• _About this task_
Lines before the one containing "export SYNTH_HDL_FRONTEND = slang" are left out; return that line and all lines after it, exactly, through the end of the records below.

(Items from a dataset)
==> config.mk <==
export PLATFORM = sky130hd
export DESIGN_NAME = cam_if_to_fifo
export DESIGN_NICKNAME = d
export VERILOG_FILES = /design/src/verilog/cam_timing_pkg.sv /design/src/verilog/fifo_word_pkg.sv /design/src/verilog/cam_if_to_fifo.sv /design/src/verilog/cam_sync_capture.sv /design/src/verilog/line_frame_counter.sv /design/src/verilog/lock_fsm.sv /design/src/verilog/pixel_packer.sv
export SDC_FILE = /design/constraint.sdc
export NUM_CORES = 1
export LEC_CHECK = 0
export BUFFER_PORTS_ARGS = -buffer_cell sky130_fd_sc_hd__buf_2
export CAP_MARGIN = 20
export CELL_PAD_IN_SITES_DETAIL_PLACEMENT = 1
export CELL_PAD_IN_SITES_GLOBAL_PLACEMENT = 1
export CORE_ASPECT_RATIO = 1.1
export CORE_MARGIN = 3
export CORE_UTILIZATION = 40
export DETAILED_ROUTE_END_ITERATION = 6
export HOLD_SLACK_MARGIN = 0.05
export MAX_ROUTING_LAYER = met4
export PLACE_DENSITY = 0.77
export SYNTH_ARGS = -nofsm -noshare
export SYNTH_HDL_FRONTEND = slang
export SYNTH_SLANG_ARGS = --single-unit
==> constraint.sdc <==
create_clock -name CAM_pclk_in -period 3.4 [get_ports CAM_pclk_in]
set_input_delay 0.68 -clock CAM_pclk_in [delete_from_list [all_inputs] [get_ports CAM_pclk_in]]
set_output_delay 0.68 -clock CAM_pclk_in [all_outputs]
set_load 0.005 [all_outputs]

• _Worked solution_
export SYNTH_HDL_FRONTEND = slang
export SYNTH_SLANG_ARGS = --single-unit
==> constraint.sdc <==
create_clock -name CAM_pclk_in -period 3.4 [get_ports CAM_pclk_in]
set_input_delay 0.68 -clock CAM_pclk_in [delete_from_list [all_inputs] [get_ports CAM_pclk_in]]
set_output_delay 0.68 -clock CAM_pclk_in [all_outputs]
set_load 0.005 [all_outputs]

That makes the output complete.